Bipyridyl Second Ligand Dependent Structural and Magnetic Properties of Cu(II) Complexes with Pyridine-2,6-dicarboxylate and Water Molecule as First Ligand

Three new mononuclear complexes [Cu(pdc)L(H2O)]·xH2O (L = 2,4′-bpy, x = 4 (1); L = 5-ph-2,4′-bpy, x = 2 (2); L = 5-Cl-2,4′-bpy, x = 0 (3)) were prepared in the reaction of pyridine-2,6-dicarboxylic acid (H2pdc) with divalent copper ions under hydrothermal conditions in the presence of three second bipyridyl ligands, respectively. The divalent copper ions adopted N2O3 five coordination with pyridine-2,6-dicarboxylate (pdc2−), one water, and 2,4′-bipyridine (2,4′-bpy) or its derivative such as 5-phenyl-2,4′-bipyridine (5-ph-2,4′-bpy) or 5-chloro-2,4′-bipyridine (5-Cl-2,4′-bpy), where lattice water clusters possessing different configuration are formed for 1 and 2. In 1, (H2O)8 molecules adopting a chairlike conformation stack along the a-axis to form a water tape.
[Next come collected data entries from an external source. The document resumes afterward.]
**config.mk**
```make
export PLATFORM = sky130hd
export DESIGN_NAME = fib_dispatcher
export DESIGN_NICKNAME = d
export VERILOG_FILES = /design/src/rtl/fib_pkg.sv /design/src/rtl/fib_req_fifo.sv /design/src/rtl/fib_dispatcher.sv
export SDC_FILE = /design/constraint.sdc
export NUM_CORES = 1
export LEC_CHECK = 0
export CORE_MARGIN = 2
export CORE_UTILIZATION = 49
export CTS_CLUSTER_DIAMETER = 150
export CTS_CLUSTER_SIZE = 20
export DETAILED_ROUTE_END_ITERATION = 8
export GPL_ROUTABILITY_DRIVEN = 0
export GPL_TIMING_DRIVEN = 0
export PLACE_DENSITY = 0.82
export RECOVER_POWER = 25
export SYNTH_ARGS = -nofsm -noshare
export SYNTH_HDL_FRONTEND = slang
export SYNTH_SLANG_ARGS = --single-unit
export TNS_END_PERCENT = 5
```
**constraint.sdc**
```tcl
create_clock -name clk -period 2.7 [get_ports clk]
set_input_delay 0.54 -clock clk [delete_from_list [all_inputs] [get_ports clk]]
set_output_delay 0.54 -clock clk [all_outputs]
set_load 0.01 [all_outputs]
```
<file path="src/rtl/arb_requester_pkg.sv">
// Shared arbiter package: channel FSM state encoding and
// default burst-length / grant-wait parameters.
package arb_requester_pkg;

  localparam int DEF_LEN_W   = 4;
  localparam int DEF_TIMEOUT = 15;

  typedef enum logic [1:0] {
    ST_IDLE = 2'd0,
    ST_REQ  = 2'd1,
    ST_OWN  = 2'd2,
    ST_REL  = 2'd3
  } chan_state_t;

endpackage

</file>
<file path="src/rtl/arb_requester_if.sv">
// Requester bundle: job strobes/lengths and grants in; requests,
// status pulses and the grant-conflict flag out.
interface arb_requester_if
  import arb_requester_pkg::*;
#(
  parameter int LEN_W = DEF_LEN_W
);

  logic             start_0;
  logic             start_1;
  logic [LEN_W-1:0] len_0;
  logic [LEN_W-1:0] len_1;
  logic             gnt_0;
  logic             gnt_1;
  logic             req_0;
  logic             req_1;
  logic             busy_0;
  logic             busy_1;
  logic             done_0;
  logic             done_1;
  logic             timeout_0;
  logic             timeout_1;
  logic             gnt_conflict;

  modport master (
    output start_0, start_1, len_0, len_1,
    output gnt_0, gnt_1,
    input  req_0, req_1, busy_0, busy_1,
    input  done_0, done_1, timeout_0, timeout_1,
    input  gnt_conflict
  );

  modport slave (
    input  start_0, start_1, len_0, len_1,
    input  gnt_0, gnt_1,
    output req_0, req_1, busy_0, busy_1,
    output done_0, done_1, timeout_0, timeout_1,
    output gnt_conflict
  );

endinterface

</file>
<file path="src/rtl/arb_req_chan.sv">
// One requester channel: IDLE/REQ/OWN/REL burst FSM.
// Ports: clk, rst, start, len, gnt in; req, busy, done, timeout out.
module arb_req_chan
  import arb_requester_pkg::*;
#(
  parameter int LEN_W   = DEF_LEN_W,
  parameter int TIMEOUT = DEF_TIMEOUT
) (
  input  logic             clk,
  input  logic             rst,
  input  logic             start,
  input  logic [LEN_W-1:0] len,
  input  logic             gnt,
  output logic             req,
  output logic             busy,
  output logic             done,
  output logic             timeout
);

  localparam int WAIT_W = $clog2(TIMEOUT + 1);

  chan_state_t      state_q;
  chan_state_t      state_d;
  logic [LEN_W-1:0] rem_q;
  logic [LEN_W-1:0] rem_d;
  logic [WAIT_W-1:0] wait_q;
  logic [WAIT_W-1:0] wait_d;
  logic [WAIT_W-1:0] wait_inc;
  logic             tmo_d;

  assign wait_inc = wait_q + WAIT_W'(1);

  // rem holds beats still owed minus one, so a grant
  // with rem at zero is the final beat of the burst.
  always_comb begin
    state_d = state_q;
    rem_d   = rem_q;
    wait_d  = wait_q;
    tmo_d   = 1'b0;
    unique case (state_q)
      ST_IDLE: begin
        if (start) begin
          rem_d   = len;
          wait_d  = '0;
          state_d = ST_REQ;
        end
      end
      ST_REQ: begin
        if (gnt) begin
          if (rem_q == '0) begin
            state_d = ST_REL;
          end else begin
            rem_d   = rem_q - LEN_W'(1);
            state_d = ST_OWN;
          end
        end else if (wait_inc == WAIT_W'(TIMEOUT)) begin
          wait_d  = '0;
          tmo_d   = 1'b1;
          state_d = ST_IDLE;
        end else begin
          wait_d = wait_inc;
        end
      end
      ST_OWN: begin
        if (gnt) begin
          if (rem_q == '0) begin
            state_d = ST_REL;
          end else begin
            rem_d = rem_q - LEN_W'(1);
          end
        end else begin
          wait_d  = '0;
          state_d = ST_REQ;
        end
      end
      ST_REL: begin
        state_d = ST_IDLE;
      end
      default: begin
        state_d = ST_IDLE;
      end
    endcase
  end

  // Outputs are flops loaded from the next state so they
  // line up with the state register.
  always_ff @(posedge clk) begin
    if (rst) begin
      state_q <= ST_IDLE;
      rem_q   <= '0;
      wait_q  <= '0;
      req     <= 1'b0;
      busy    <= 1'b0;
      done    <= 1'b0;
      timeout <= 1'b0;
    end else begin
      state_q <= state_d;
      rem_q   <= rem_d;
      wait_q  <= wait_d;
      req     <= (state_d == ST_REQ) ||
                 (state_d == ST_OWN);
      busy    <= (state_d != ST_IDLE);
      done    <= (state_d == ST_REL);
      timeout <= tmo_d;
    end
  end

endmodule

</file>
<file path="src/rtl/arb_requester.sv">
// Two-channel arbiter requester with a sticky grant-conflict flag.
// Ports: clk, rst and the arb_requester_if slave bundle.
module arb_requester
  import arb_requester_pkg::*;
#(
  parameter int LEN_W   = DEF_LEN_W,
  parameter int TIMEOUT = DEF_TIMEOUT
) (
  input logic            clk,
  input logic            rst,
  arb_requester_if.slave bus
);

  arb_req_chan #(
    .LEN_W   (LEN_W),
    .TIMEOUT (TIMEOUT)
  ) u_chan_0 (
    .clk     (clk),
    .rst     (rst),
    .start   (bus.start_0),
    .len     (bus.len_0),
    .gnt     (bus.gnt_0),
    .req     (bus.req_0),
    .busy    (bus.busy_0),
    .done    (bus.done_0),
    .timeout (bus.timeout_0)
  );

  arb_req_chan #(
    .LEN_W   (LEN_W),
    .TIMEOUT (TIMEOUT)
  ) u_chan_1 (
    .clk     (clk),
    .rst     (rst),
    .start   (bus.start_1),
    .len     (bus.len_1),
    .gnt     (bus.gnt_1),
    .req     (bus.req_1),
    .busy    (bus.busy_1),
    .done    (bus.done_1),
    .timeout (bus.timeout_1)
  );

  // The arbiter must never grant both clients; once seen,
  // the flag holds until reset.
  always_ff @(posedge clk) begin
    if (rst) begin
      bus.gnt_conflict <= 1'b0;
    end else if (bus.gnt_0 && bus.gnt_1) begin
      bus.gnt_conflict <= 1'b1;
    end
  end

endmodule

</file>
<file path="src/flat_wrapper.sv">
// flat-port wrapper written by rule: the top's interface ports become plain ports
module arb_requester_flat import arb_requester_pkg::*;
#(
  parameter int LEN_W   = DEF_LEN_W,
  parameter int TIMEOUT = DEF_TIMEOUT
)
  (clk, rst, bus_start_0, bus_start_1, bus_len_0, bus_len_1, bus_gnt_0, bus_gnt_1, bus_req_0, bus_req_1, bus_busy_0, bus_busy_1, bus_done_0, bus_done_1, bus_timeout_0, bus_timeout_1, bus_gnt_conflict);
  arb_requester_if #(.LEN_W(LEN_W)) bus_i ();
  input logic clk;
  input logic rst;
  input wire logic [$bits(bus_i.start_0)-1:0] bus_start_0;
  input wire logic [$bits(bus_i.start_1)-1:0] bus_start_1;
  input wire logic [$bits(bus_i.len_0)-1:0] bus_len_0;
  input wire logic [$bits(bus_i.len_1)-1:0] bus_len_1;
  input wire logic [$bits(bus_i.gnt_0)-1:0] bus_gnt_0;
  input wire logic [$bits(bus_i.gnt_1)-1:0] bus_gnt_1;
  output wire logic [$bits(bus_i.req_0)-1:0] bus_req_0;
  output wire logic [$bits(bus_i.req_1)-1:0] bus_req_1;
  output wire logic [$bits(bus_i.busy_0)-1:0] bus_busy_0;
  output wire logic [$bits(bus_i.busy_1)-1:0] bus_busy_1;
  output wire logic [$bits(bus_i.done_0)-1:0] bus_done_0;
  output wire logic [$bits(bus_i.done_1)-1:0] bus_done_1;
  output wire logic [$bits(bus_i.timeout_0)-1:0] bus_timeout_0;
  output wire logic [$bits(bus_i.timeout_1)-1:0] bus_timeout_1;
  output wire logic [$bits(bus_i.gnt_conflict)-1:0] bus_gnt_conflict;
  assign bus_i.start_0 = bus_start_0;
  assign bus_i.start_1 = bus_start_1;
  assign bus_i.len_0 = bus_len_0;
  assign bus_i.len_1 = bus_len_1;
  assign bus_i.gnt_0 = bus_gnt_0;
  assign bus_i.gnt_1 = bus_gnt_1;
  assign bus_req_0 = bus_i.req_0;
  assign bus_req_1 = bus_i.req_1;
  assign bus_busy_0 = bus_i.busy_0;
  assign bus_busy_1 = bus_i.busy_1;
  assign bus_done_0 = bus_i.done_0;
  assign bus_done_1 = bus_i.done_1;
  assign bus_timeout_0 = bus_i.timeout_0;
  assign bus_timeout_1 = bus_i.timeout_1;
  assign bus_gnt_conflict = bus_i.gnt_conflict;
  arb_requester #(.LEN_W(LEN_W), .TIMEOUT(TIMEOUT)) u_core (.clk(clk), .rst(rst), .bus(bus_i));
endmodule
</file>
==> config.mk <==
export PLATFORM = sky130hd
export DESIGN_NAME = alu_issue_ctrl
export DESIGN_NICKNAME = d
export VERILOG_FILES = /design/src/rtl/alu_issue_ctrl.sv
export SDC_FILE = /design/constraint.sdc
export NUM_CORES = 1
export LEC_CHECK = 0
export CAP_MARGIN = 20
export CORE_UTILIZATION = 30
export DETAILED_ROUTE_END_ITERATION = 6
export HOLD_SLACK_MARGIN = 0.15
export PLACE_DENSITY = 0.55
export SLEW_MARGIN = 10
export SYNTH_ARGS = -nofsm -noshare
export SYNTH_HDL_FRONTEND = slang
export SYNTH_SLANG_ARGS = --single-unit
==> constraint.sdc <==
create_clock -name clk -period 2.2 [get_ports clk]
set_input_delay 0.22 -clock clk [delete_from_list [all_inputs] [get_ports clk]]
set_output_delay 0.22 -clock clk [all_outputs]
set_load 0.005 [all_outputs]
==> src/rtl/alu_issue_ctrl.sv <==
// Issue/retire sequencer for alu_4bit: register file, operand latch,
// result and flag writeback with a 3-cycle serialized handshake.
module alu_issue_ctrl #(
    parameter int WIDTH = 4,
    parameter int NREGS = 4,
    localparam int RW = $clog2(NREGS)
) (
    input  logic             clk,
    input  logic             rst_n,
    input  logic             in_valid,
    output logic             in_ready,
    input  logic [3:0]       in_opcode,
    input  logic [RW-1:0]    in_rd,
    input  logic [RW-1:0]    in_rs1,
    input  logic [RW-1:0]    in_rs2,
    input  logic             in_use_imm,
    input  logic [WIDTH-1:0] in_imm,
    output logic [WIDTH-1:0] alu_a,
    output logic [WIDTH-1:0] alu_b,
    output logic [3:0]       alu_opcode,
    input  logic [WIDTH-1:0] alu_result,
    input  logic             alu_zero,
    input  logic             alu_carry,
    input  logic             alu_overflow,
    input  logic             alu_negative,
    output logic [3:0]       flags,
    output logic             illegal,
    input  logic             illegal_clr,
    output logic             done,
    input  logic [RW-1:0]    dbg_addr,
    output logic [WIDTH-1:0] dbg_data
);

    typedef enum logic [1:0] {IDLE, EXEC, WB} state_t;

    state_t state_q, state_d;

    logic [WIDTH-1:0] rf [NREGS];
    logic [RW-1:0]    rd_q;
    logic [WIDTH-1:0] res_q;
    logic [3:0]       flg_q;
    logic             accept;
    logic             is_cmp;
    logic             is_rsv;
    logic             do_wr;
    logic             do_flg;

    always_ff @(posedge clk) begin
        if (!rst_n) state_q <= IDLE;
        else        state_q <= state_d;
    end

    always_comb begin
        state_d  = state_q;
        in_ready = 1'b0;
        done     = 1'b0;
        unique case (state_q)
            IDLE: begin
                in_ready = 1'b1;
                if (in_valid) state_d = EXEC;
            end
            EXEC: state_d = WB;
            WB: begin
                done    = 1'b1;
                state_d = IDLE;
            end
            default: state_d = IDLE;
        endcase
    end

    assign accept = in_ready & in_valid;

    // 0100 is compare; 0101..0111 are reserved
    assign is_cmp = (alu_opcode == 4'b0100);
    assign is_rsv = (alu_opcode[3:2] == 2'b01) & (alu_opcode[1:0] != 2'b00);
    assign do_wr  = ~is_cmp & ~is_rsv;
    assign do_flg = ~is_rsv;

    always_ff @(posedge clk) begin
        if (!rst_n) begin
            alu_a      <= '0;
            alu_b      <= '0;
            alu_opcode <= 4'b0000;
            rd_q       <= '0;
            res_q      <= '0;
            flg_q      <= '0;
            flags      <= '0;
            illegal    <= 1'b0;
            for (int i = 0; i < NREGS; i++) rf[i] <= '0;
        end else begin
            if (accept) begin
                alu_a      <= rf[in_rs1];
                alu_b      <= in_use_imm ? in_imm : rf[in_rs2];
                alu_opcode <= in_opcode;
                rd_q       <= in_rd;
            end
            if (state_q == EXEC) begin
                res_q <= alu_result;
                flg_q <= {alu_zero, alu_carry, alu_overflow, alu_negative};
            end
            if (state_q == WB) begin
                if (do_wr)  rf[rd_q] <= res_q;
                if (do_flg) flags    <= flg_q;
            end
            // a reserved retire outranks a simultaneous clear
            if (state_q == WB && is_rsv) illegal <= 1'b1;
            else if (illegal_clr)        illegal <= 1'b0;
        end
    end

    assign dbg_data = rf[dbg_addr];

endmodule

==> flow_summary.ini <==
[die]
rows = 30
dieArea_um2 = 7298
ios = 52
start_util_pct = 30.91
die_height_um = 85.43
die_w_um = 85.43
core_um2 = 6756

[timing]
period_share_pct = 94.09
worst_slew_pin_slew_ps = 600.7
hold_viol_final = 0
maxSlewHeadroom_pct = 59.87
drv_slew = 0
rsz0062_at_grt = false
finClkSkew_ps = 3.349
setup_ws_ps = 130.0
fin_crit_ps = 2070
setup_viol = 0
final.setup.tns_ps = 0
max_freq_mhz = 483.1

[grt]
grt.busiest_layer = met2
antenna_found_initial = 0
gr-usage-met2_pct = 20.22
use_met1_pct = 17.07
grtUsageMet3_pct = 3.016
grt_pass1_vias = 1526
grt_max_degree = 19
track_usage_pct = 13.02
grt_pass1_wl_um = 7251
grt.overflow.total = 0

[final_layout]
design_area_um2 = 2758
fillers = 674
n_antenna_cell = 0
fin_cells = 323
layout.nets = 271
multiInputGateArea_um2 = 974.7
drive_gt1_share_pct = 10.29
seq_area_um2 = 1061
area_delta_synth_final_pct = 32.05

[logic_synthesis]
synth_nets = 221
avgSynthCellArea_um2 = 10.88
ys_types = 28
ys_ff_latch = 45
synth-seq-area-share_pct = 50.81
synth_cells = 192
netlist_area_um2 = 2088
yosysWarnings = 0
synth_area_leaders = dfxtp_1 (28%), edfxtp_1 (23%), mux4_2 (8.6%), nand2_1 (6.3%), mux2i_1 (5.8%)
yosysTopAreaCellShare_pct = 27.80
yosys.area.top_type = dfxtp_1

[clock_tree]
clock_path_buffers = 2
cts_hold_buffers = 0
cts_setup_buffers = 0
clkTransAtPathRegs_ps = 90
cts_buffers = 5
clk_latency_ps = 300
htree_levels = 2
cts_root_buf = clkbuf_8
clkSinkCount = 45
cts_tree = yes
cts-resized-gates = 0

[worst_setup_path]
r2r_start = state_q[0]
worstPathArrival_ps = 1850
crit_path_end = dbg_data[1]
critical_path_class = in -> out
start_kind = input pin
reg2reg_setup_slack_ps = 460
rr_worst_depth = 4
r2r_end = rf[1][2]
path_max_fanout = 4
crit_required_ps = 1980
endpoint_kind = output port
crit_start = dbg_addr[0]

[route]
routed_wl_um = 4329
first_iter_violations = 51
dr.pass1.iters = 4
antenna_left = 0
num_vias = 1493
detail_route.wl_per_cell_um = 13.40
drc = 0
viasPerCell = 4.622

[placed_design]
gp_congestion = 0.7804
port-buffer-count = 51
place_area_um2 = 2669
detailed_place_hpwl_um = 3297
dp_cells = 315
dp_slack_ps = 118.7

[power_and_ir_drop]
p_total_mw = 1.686
power_density_nw_per_um2 = 611.4
leakagePower_nw = 1.022
ir_drop_uv = 193.5

[worst_hold_path]
holdCritPathClass = reg -> reg

[job]
maxCapViolCount = 0

[status]
run_status = finished clean
cell type report:
class / count / area share [%]
clock inverter: 3 / 0.7260
timing repair buffer: 54 / 19.33
multi-input combinational: 136 / 35.34
clock buffer: 5 / 2.495
tap: 80 / 3.630
sequential: 45 / 38.48
through the flow:
step	util [%]	hold WS (ps)
after floorplan	-	354.8
after global placement	39.50	446.3
after detailed placement	39.50	449.7
after CTS	40.81	452.8
after global routing	40.81	462.9
final	40.81	459.7
cell families after synthesis:
| family | share of synthesized area, % |
|---|---|
| and+or+nand+nor | 21.57 |
| DFF | 50.81 |
| buffers and inverters | 2.516 |
| AOI/OAI and AO/OA | 10.72 |
| muxes | 14.38 |
worst min path at each step:
stage | from | endpoint | slack (ps) | cells past startpoint
floorplan | alu_negative | flg_q[0] | 350 | 2
global placement | flg_q[3] | flg_q[3] | 450 | 2
detailed placement | flg_q[3] | flg_q[3] | 450 | 2
CTS | alu_result[2] | res_q[2] | 450 | 3
global route | alu_negative | flg_q[0] | 460 | 3
finish | flg_q[3] | flg_q[3] | 460 | 2
metal layers:
layer / vias up / part of all wire (%)
met5: - / 0
met4: 0 / 0.85
met3: 2 / 4.2
met2: 38 / 45
met1: 673 / 50
li1: 780 / -
worst max-delay path, cell delays in order:
cell	delay [ps]
clkdlybuf4s50_1	620
mux4_2	550
clkdlybuf4s50_1	460
cells in the final DEF (no fill, tap or decap):
cell type / count
a211oi_1: 4
a21boi_0: 3
a21boi_1: 11
a21oi_1: 1
and2_1: 15
and2b_4: 1
and3_1: 4
and4b_4: 2
and4bb_4: 1
buf_4: 3
clkbuf_8: 5
clkdlybuf4s50_1: 51
clkinv_2: 1
dfxtp_1: 29
edfxtp_1: 16
inv_4: 1
inv_6: 1
mux2i_1: 12
mux4_2: 8
nand2_1: 35
nand2b_1: 5
nand3_1: 1
nand3b_1: 1
nor2_1: 7
nor2b_1: 7
nor3_1: 4
nor3b_2: 1
o21ai_1: 8
o21ai_2: 1
o2bb2ai_1: 4
cells in the mapped netlist (all sizes together):
library cell	instances
nand2	35
dfxtp	29
edfxtp	16
and2	15
a21boi	14
mux2i	12
o21ai	9
mux4	8
nor2	7
nor2b	7
clkbuf	6
buf	5
nand2b	5
a211oi	4
and3	4
nor3	4
o2bb2ai	4
and4b	2
a21oi	1
and2b	1
and4bb	1
nand3	1
nand3b	1
nor3b	1
state kept, by name, indices dropped and copies added, names as in the netlist:
register / count
state_q: 2
res_q: 4
flg_q: 4
illegal: 1
rd_q: 2
alu_a: 4
flags: 4
rf: 16
alu_opcode: 4
alu_b: 4
power breakdown:
group | leakage [nW] | internal (mW) | switching, mW
registers | 0.402 | 0.898 | 0.0300
clock network | 0.0489 | 0.226 | 0.290
logic | 0.571 | 0.146 | 0.0958
Power figures use the tool's default switching activity.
Hexameric water cluster self-assembles forming a highly ordered comblike infinite chain in 2. Unlike 1 and 2, no lattice water molecule was found in 3, except one coordination water molecule as found in 1 and 2. It was found that the antiferromagnetic interactions between the CuII ions can be tuned by the number of lattice water molecules for these three complexes.